Is Your WiFi Router in the Wrong Place? Here’s Where It Should Go
With a movie night planned and popcorn at hand, nothing is more frustrating than a buffering film at the height of its climax. But this can be fixed with a simple solution, as experts claim many of us have been putting our WiFi routers in the wrong locations.
Internet experts claim routers need to be positioned in an open area with more space, allowing signal to spread throughout the home more easily.
Ritter Communications said: ‘Windows, closets and cramped quarters can slow it down. Additionally, building materials such as sheetrock, brick and plywood can impede the progress of your signal, so find a wide open area to place your router.’
The company recommends centralising the router in an area of the house used most and lifting it to at least five to seven feet off the ground. However, the kitchen was listed as a place to avoid this, due to appliances like microwaves that have the potential to emit interfering signals.
WiFi routers should also be positioned well away from metal, as Ritter Communications claims it can diminish signal as well.

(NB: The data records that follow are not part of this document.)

$ cat config.mk
export PLATFORM = sky130hd
export DESIGN_NAME = cbc_capture_ctrl
export DESIGN_NICKNAME = d
export VERILOG_FILES = /design/src/verilog/cbc_sync.v /design/src/verilog/cbc_capture_ctrl.v
export VERILOG_INCLUDE_DIRS = /design/src /design/src/verilog
export SDC_FILE = /design/constraint.sdc
export NUM_CORES = 1
export LEC_CHECK = 0
export BUFFER_PORTS_ARGS = -buffer_cell sky130_fd_sc_hd__buf_2
export CAP_MARGIN = 25
export CORE_UTILIZATION = 57
export CTS_BUF_LIST = sky130_fd_sc_hd__clkbuf_8
export DETAILED_ROUTE_END_ITERATION = 10
export PLACE_DENSITY = 0.87
export SYNTH_ARGS = -nofsm -noshare
export SYNTH_HDL_FRONTEND = slang
export SYNTH_SLANG_ARGS = --single-unit
$ cat constraint.sdc
create_clock -name clk_i -period 4.5 [get_ports clk_i]
set_input_delay 0.9 -clock clk_i [delete_from_list [all_inputs] [get_ports clk_i]]
set_output_delay 0.9 -clock clk_i [all_outputs]
set_load 0.01 [all_outputs]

The signal loses strength the further you get from your router, so your router should be placed near the area where you use Wi-Fi the most. For example, if you never work out of the second-floor office in your home, you probably shouldn’t house your router there.

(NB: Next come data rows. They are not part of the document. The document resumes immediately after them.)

==> config.mk <==
export PLATFORM = sky130hd
export DESIGN_NAME = ascp_port
export DESIGN_NICKNAME = d
export VERILOG_FILES = /design/src/ascp_port.v
export VERILOG_INCLUDE_DIRS = /design/src
export SDC_FILE = /design/constraint.sdc
export NUM_CORES = 1
export LEC_CHECK = 0
export BUFFER_PORTS_ARGS = -buffer_cell sky130_fd_sc_hd__buf_4
export CAP_MARGIN = 40
export CELL_PAD_IN_SITES_DETAIL_PLACEMENT = 0
export CELL_PAD_IN_SITES_GLOBAL_PLACEMENT = 1
export CORE_MARGIN = 5
export CORE_UTILIZATION = 42
export CTS_BUF_LIST = sky130_fd_sc_hd__clkbuf_4
export CTS_CLUSTER_SIZE = 40
export DETAILED_ROUTE_END_ITERATION = 8
export GPL_TIMING_DRIVEN = 0
export PLACE_DENSITY_LB_ADDON = 0.1
export SLEW_MARGIN = 20
export SYNTH_ARGS = -nofsm -noshare
export SYNTH_HDL_FRONTEND = slang
export SYNTH_SLANG_ARGS = --single-unit
==> constraint.sdc <==
create_clock -name clk -period 2.1 [get_ports clk]
set_clock_uncertainty 0.2 [all_clocks]
set_input_delay 0.105 -clock clk [delete_from_list [all_inputs] [get_ports clk]]
set_output_delay 0.105 -clock clk [all_outputs]
set_load 0.01 [all_outputs]
==> src/ascp_consts.vh <==
// Constants for the serial conversion port
`ifndef ASCP_CONSTS_VH
`define ASCP_CONSTS_VH

// Frame layout
`define ASCP_RES_W        12
`define ASCP_LEAD_ZEROS   4
`define ASCP_FRAME_BITS   16
`define ASCP_CTRL_W       8
`define ASCP_CNT_W        5
`define ASCP_CNT_ZERO     5'h00
`define ASCP_CNT_FRAME    5'h10
`define ASCP_CNT_CTRL     5'h08
`define ASCP_CNT_ONE      5'h01
// Half-period figures: conversion 14.5 periods, acquisition 1.5 periods
`define ASCP_CONV_HALVES  29
`define ASCP_ACQ_HALVES   3
// Same end points as counter-width values
`define ASCP_HALF_ACQ     6'h03
`define ASCP_HALF_SMP     6'h20
// Bit positions inside the control word, and register reset values
`define ASCP_BIT_IGNORED  7
`define ASCP_BIT_ZERO     6
`define ASCP_CTRL_RST     8'h00
`define ASCP_RES_RST      12'h000
// Power-up time in microseconds and system clock rate
`define ASCP_PWRUP_US     5
`define ASCP_CLK_MHZ      10

`endif

==> src/ascp_port.v <==
// Serial port and conversion sequencing of a 12-bit sampling converter
`timescale 1ns/10ps
`default_nettype none
`include "ascp_consts.vh"

module ascp_port (
  input  wire        clk,
  input  wire        sys_rst,
  input  wire        frame_sel_n,   // Active-low frame select pin
  input  wire        sclk,          // Serial clock pin
  input  wire        sdi,           // Serial data in pin
  input  wire [11:0] sample_data,   // Analog core result
  output reg         sdo_o,         // Serial data out value
  output wire        sdo_oe,        // Serial data out enable
  output reg  [7:0]  ctrl_word,     // Control register contents
  output reg         powered_up,    // Converter awake
  output reg         converting,    // Hold phase active
  output reg         result_valid,  // One-cycle pulse at conversion end
  output reg         wake_settled   // Power-up interval elapsed
);

  localparam integer PWRUP_CYC = `ASCP_PWRUP_US * `ASCP_CLK_MHZ;
  localparam [7:0]   PWRUP_MAX = PWRUP_CYC[7:0];

  // ----------------------------------------------------------------
  // Timing notes
  // ----------------------------------------------------------------
  // Every pin passes two flops; frame select and serial clock pass one more for the edge compare.
  // Pin events therefore act three system clocks after they happen.
  // The serial clock must stay well below the system clock rate,
  // so that each high and each low phase spans several clk cycles.
  // A serial clock phase shorter than one clk period may be lost.
  // The output bit changes a few clk cycles after a serial fall,
  // leaving the host the whole high-going half period to sample.
  // The analog result is taken once, when the frame start is seen.
  // Control bits arrive most significant first on serial rises.
  // Bits after the eighth rise are shifted nowhere and dropped.
  // Power-up timing counts in clk cycles from the wake request.

  // ----------------------------------------------------------------
  // Decode helpers
  // ----------------------------------------------------------------
  // Edge of a synchronised level: prev and now, rising or falling
  function ascp_edge;
    input prev;
    input now;
    input rising;
    begin
      ascp_edge = rising ? (~prev & now) : (prev & ~now);
    end
  endfunction

  // ----------------------------------------------------------------
  // Input synchronisers
  // ----------------------------------------------------------------
  reg [1:0] cs_sync_r;
  reg [1:0] sclk_sync_r;
  reg [1:0] sdi_sync_r;
  reg       cs_d_r;
  reg       sclk_d_r;

  // Two flops on each pin
  always @(posedge clk) begin
    if (sys_rst) begin
      cs_sync_r   <= 2'h3;
      sclk_sync_r <= 2'h0;
      sdi_sync_r  <= 2'h0;
      cs_d_r      <= 1'h1;
      sclk_d_r    <= 1'h0;
    end else begin
      cs_sync_r   <= {cs_sync_r[0], frame_sel_n};
      sclk_sync_r <= {sclk_sync_r[0], sclk};
      sdi_sync_r  <= {sdi_sync_r[0], sdi};
      cs_d_r      <= cs_sync_r[1];
      sclk_d_r    <= sclk_sync_r[1];
    end
  end

  // Level and edges of the synchronised pins
  wire cs_low   = ~cs_sync_r[1];
  wire cs_fall  = ascp_edge(cs_d_r, cs_sync_r[1], 1'b0);
  wire cs_rise  = ascp_edge(cs_d_r, cs_sync_r[1], 1'b1);
  wire sc_rise  = ascp_edge(sclk_d_r, sclk_sync_r[1], 1'b1);
  wire sc_fall  = ascp_edge(sclk_d_r, sclk_sync_r[1], 1'b0);
  // Any serial clock edge, for the half-period count
  wire sc_any   = sc_rise | sc_fall;

  // ----------------------------------------------------------------
  // Frame sequencing
  // ----------------------------------------------------------------
  reg [4:0]  rise_cnt_r;
  reg [4:0]  fall_cnt_r;
  reg [5:0]  half_cnt_r;
  reg [7:0]  ctrl_shift_r;
  reg [15:0] out_shift_r;
  reg [7:0]  pwr_cnt_r;
  reg        active_r;

  wire [15:0] frame_word = {{`ASCP_LEAD_ZEROS{1'b0}}, sample_data};
  // Acquisition end and full sample end, in serial half periods
  wire [5:0]  acq_end    = `ASCP_HALF_ACQ;
  wire [5:0]  smp_end    = `ASCP_HALF_SMP;

  // Output enable follows frame select only
  assign sdo_oe = active_r;

  // Sequencer clocked by sampled serial clock edges
  always @(posedge clk) begin
    if (sys_rst) begin
      rise_cnt_r   <= `ASCP_CNT_ZERO;
      fall_cnt_r   <= `ASCP_CNT_ZERO;
      half_cnt_r   <= 6'h00;
      ctrl_shift_r <= `ASCP_CTRL_RST;
      ctrl_word    <= `ASCP_CTRL_RST;
      out_shift_r  <= 16'h0000;
      sdo_o        <= 1'h0;
      active_r     <= 1'h0;
      converting   <= 1'h0;
      result_valid <= 1'h0;
    end else begin
      result_valid <= 1'h0;
      if (cs_fall) begin
        active_r    <= 1'h1;
        rise_cnt_r  <= `ASCP_CNT_ZERO;
        fall_cnt_r  <= `ASCP_CNT_ZERO;
        half_cnt_r  <= 6'h00;
        out_shift_r <= {frame_word[14:0], 1'b0};
        sdo_o       <= frame_word[15];  // Leading zero presented at frame start
      end else if (cs_rise) begin
        active_r   <= 1'h0;
        converting <= 1'h0;
        sdo_o      <= 1'h0;
      end else if (active_r) begin
        // Half-period count times acquisition and conversion
        if (sc_any && half_cnt_r != smp_end)
          half_cnt_r <= half_cnt_r + 6'h01;
        if (sc_any && half_cnt_r == acq_end - 6'h01)
          converting <= 1'h1;
        if (sc_any && half_cnt_r == smp_end - 6'h01) begin
          converting   <= 1'h0;
          result_valid <= 1'h1;
        end
        // Input capture, first eight bits only
        if (sc_rise && rise_cnt_r != `ASCP_CNT_FRAME) begin
          rise_cnt_r <= rise_cnt_r + `ASCP_CNT_ONE;
          if (rise_cnt_r < `ASCP_CNT_CTRL)
            ctrl_shift_r <= {ctrl_shift_r[6:0], sdi_sync_r[1]};
          if (rise_cnt_r == `ASCP_CNT_CTRL - `ASCP_CNT_ONE)
            ctrl_word <= {ctrl_shift_r[6:0], sdi_sync_r[1]};
        end
        // Output shift after falling edges, MSB first
        if (sc_fall && fall_cnt_r != `ASCP_CNT_FRAME) begin
          fall_cnt_r  <= fall_cnt_r + `ASCP_CNT_ONE;
          sdo_o       <= out_shift_r[15];
          out_shift_r <= {out_shift_r[14:0], 1'b0};
        end
      end
    end
  end

  // ----------------------------------------------------------------
  // Power management
  // ----------------------------------------------------------------
  // Bit 7 ignored, bit 6 assumed zero; default mode sleeps with select high
  wire pm_default = (ctrl_word[1:0] == 2'h0);
  // Wake request: selected, or any mode other than the default
  wire awake_req  = cs_low | ~pm_default;

  // Awake while selected, or always outside the default mode
  // Settle count restarts on every sleep, so each wake waits again
  always @(posedge clk) begin
    if (sys_rst) begin
      powered_up   <= 1'h0;
      pwr_cnt_r    <= 8'h00;
      wake_settled <= 1'h0;
    end else begin
      powered_up <= awake_req;
      if (!awake_req) begin
        pwr_cnt_r    <= 8'h00;
        wake_settled <= 1'h0;
      end else if (pwr_cnt_r != PWRUP_MAX) begin
        pwr_cnt_r <= pwr_cnt_r + 8'h01;
      end else begin
        wake_settled <= 1'h1;
      end
    end
  end

endmodule // ascp_port
`default_nettype wire

==> out/results.ini <==
[timing]
rsz0062_at_grt = false
fmax_mhz = 503.0
finalHoldViolCount = 0
slew_headroom_pct = 60.65
fin_setup_tns_ns = 0
worstMarginPinSlew_ns = 0.5903
fin_crit_ns = 1.988
finalHoldWorstSlack_ns = 0.02329
fin_crit_sh_pct = 94.68
setup_viol = 0
maxSlewViolCount = 0

[yosys]
synthAdderAreaFrac_pct = 5.208
syn_area_per_cell_um2 = 9.132
synthMuxAreaShare_pct = 6.731
synth-simple-area-share_pct = 21.23
syn-instance-count = 342
synth_cell_types = 41
ys_ff_latch = 68
synth_top_family_by_area = simple AND/OR/NAND/NOR gates
syn_area_um2 = 3123
ys_seq_area_share_pct = 43.59
ys_warn_count = 0
synth_xor_area_share_pct = 0.8413
synth_compound_area_share_pct = 17.15
syn_nets = 372

[routing]
drtIter0Drc = 79
wirelength_um = 6753
wl_per_cell_um = 13.37
ant_nets = 0
drc_errors = 0
vias = 2644
drt_first_pass_iters = 4
via_per_inst = 5.236

[power]
p_per_area_nw_per_um2 = 597.4
p_leak_nw = 1.350
peakVddDrop_uv = 352.6

[clock_tree]
clk_transition_reported_paths_ns = 0.11
htreeDepth = 3
clk_latency_ns = 0.40
clockRootBuffer = clkbuf_4
clk_path_buf_depth = 2
cts_buffers = 9
cts_sinks = 68
cts_tree = built

[finish]
layout.nets = 431
antenna_cells = 0
final_cells = 505
area_growth_pct = 22.24
layout-drive-gt1-share_pct = 16.01

[place]
portBuffers = 30
dp.cells = 471
hpwl_um = 4638
place_congestion = 0.7553

[floorplan]
initial_core_util_pct = 43.06
fp-row-count = 31
io_pins = 31
dieArea_um2 = 9260
die_h_um = 96.23
core_area_um2 = 7253
die_x_um = 96.23

[run_status]
outcome = complete, no violations

[global_routing]
grt_pass1_wl_um = 11650
grt_max_degree = 12
grt-ovfl-total = 0
antenna_found_initial = 0
grt_pass1_vias = 2526
grt_usage_pct = 15.98

[setup_path]
worstPathRequired_ns = 2.24
arrival_ns = 2.13
path_class = register to register
cp-start-kind = register
crit_fanout = 5
end_kind = register

[flow_run]
drv_cap = 0

[worst_hold_path]
min_path_type = input pin to register

final cells by class:
type,count,area [um2]
fill,751,3436
multi-input combinational,235,1610
sequential,68,1364
timing repair buffer,51,437.9
tap,99,123.9
buffer,19,92.59
clock buffer,9,67.56
inverter,17,63.81
clock inverter,7,57.56
cells in the final DEF, fill, tap and decap left out, types with 8 or more instances in the layout:
master	n
dfxtp_1	66
buf_4	33
a21oi_1	27
a211oi_1	26
nand3_1	22
o21ai_1	22
mux2i_1	21
nand2b_1	18
dlygate4sd3_1	17
inv_1	15
nand2_1	14
ha_1	12
or3_1	10
clkbuf_4	9
buf_2	8
routing by layer:
layer  GRT usage (%)  up-vias  share of wire (%)
li1                -     1351                  -
met1           20.25     1248                 48
met2           25.93       38                 46
met3           4.378        7                4.1
met4           5.687        0                1.3
met5               0        -                  0
repair_timing:
item,in CTS,in global routing
hold buffers,17,0
pin swaps,1,1
endpoints found under the setup margin,18,27
buffers inserted,2,2
endpoints found under the hold margin,15,0
gates resized for setup,1,7
Yosys cell counts:
master | n | area [um2]
mux2i_1 | 21 | 210.2
nand2_1 | 14 | 52.55
nor4bb_1 | 3 | 30.03
a311o_1 | 1 | 10.01
a21o_1 | 1 | 7.510
a41o_1 | 1 | 10.01
nor3_4 | 1 | 16.27
a211oi_1 | 26 | 195.2
o21a_1 | 1 | 7.510
a31oi_1 | 2 | 12.51
nor2_1 | 7 | 26.28
nor3_1 | 5 | 25.02
or3b_4 | 1 | 11.26
ha_1 | 13 | 162.7
o211ai_1 | 1 | 7.510
dfxtp_1 | 68 | 1361
inv_1 | 15 | 56.30
or4_1 | 3 | 22.52
o21ai_1 | 22 | 110.1
and3_1 | 1 | 6.260
nor4b_1 | 1 | 8.760
or2_1 | 4 | 25.02
and3b_1 | 2 | 17.52
o21ai_0 | 5 | 25.02
nand4_1 | 2 | 12.51
nor3b_1 | 2 | 15.01
buf_6 | 1 | 11.26
buf_2 | 8 | 40.04
or3_1 | 10 | 62.56
xor2_1 | 1 | 8.760
nand3b_1 | 2 | 15.01
xnor2_1 | 2 | 17.52
nand4bb_1 | 4 | 45.04
nand4b_1 | 2 | 17.52
nand3_1 | 22 | 110.1
o31ai_1 | 2 | 15.01
inv_2 | 2 | 7.510
nand2b_1 | 18 | 112.6
clkbuf_1 | 13 | 48.80
nor2b_1 | 5 | 31.28
a21oi_1 | 27 | 135.1
where the power goes:
group          switching (mW)  total, mW  internal, mW  leakage, nW
combinational          0.0768      0.162        0.0850        0.734
sequential             0.0109       1.32          1.31        0.550
clock                   0.453      0.799         0.345       0.0659
worst max-delay path, stage by stage (launching register included):
cell and delay (ns):
dfxtp_1 0.35, inv_1 0.09, ha_4 0.27, or3b_4 0.42, or4_1 0.47, a21oi_1 0.14
final timing paths:
check	start	slack (ns)	cells past startpoint	endpoint
hold reg to reg	cs_sync_r[0]	0.22	1	cs_sync_r[1]
setup / recovery	sclk_sync_r[1]	0.11	5	half_cnt_r[3]
hold / removal	sys_rst	0.02	3	sclk_sync_r[1]
setup reg to reg	sclk_sync_r[1]	0.11	5	half_cnt_r[3]
kinds of logic (layout without fill, tap and decap cells):
logic type	Yosys count	in the layout
xor+xnor	3	3
fa+ha+maj	13	13
compound gates	89	89
mux	21	21
flops	68	68
buf+inv	39	103
simple gates	109	109
registers in the layout, indices dropped and copies added, names as in the netlist, 2 cells and up:
name	count
out_shift_r	15
ctrl_word	8
pwr_cnt_r	8
ctrl_shift_r	7
half_cnt_r	6
fall_cnt_r	5
rise_cnt_r	5
cs_sync_r	2
sclk_sync_r	2
sdi_sync_r	2
stage by stage:
| stage | power (mW) | setup slack (ns) | cell area [um2] | utilization [%] |
|---|---|---|---|---|
| 5_1_grt | 2.400 | 0.005750 | 3817 | 52.63 |
| 3_5_place_dp | 1.484 | -0.1020 | 3472 | 47.87 |
| 3_3_place_gp | 1.483 | -0.05615 | 3472 | 47.87 |
| 6_report | 2.281 | 0.1118 | 3817 | 52.63 |
| 4_1_cts | 2.313 | 0.01935 | 3796 | 52.34 |
| 2_1_floorplan | 1.432 | 0.1539 | 3123 | - |
Power figures use the tool's default switching activity.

Router emits radio waves that spread out and down from their source. Placing your router a good distance off the ground improves the range of your signal.
Keeping technology up-to-date and getting ahold of WiFi boosters will also ensure that the internet signal is at its optimum.
Ritter Communications suggests putting a password on your WiFi will not only make it more secure but will prevent anyone in the neighbourhood from hopping on the internet, making it slower.
It continued: ‘There’s only so much room on your information highway, and just like the interstates we drive on, too much traffic can create congestion. The more devices you have accessing your Wi-Fi at one time, the slower your connection will be.’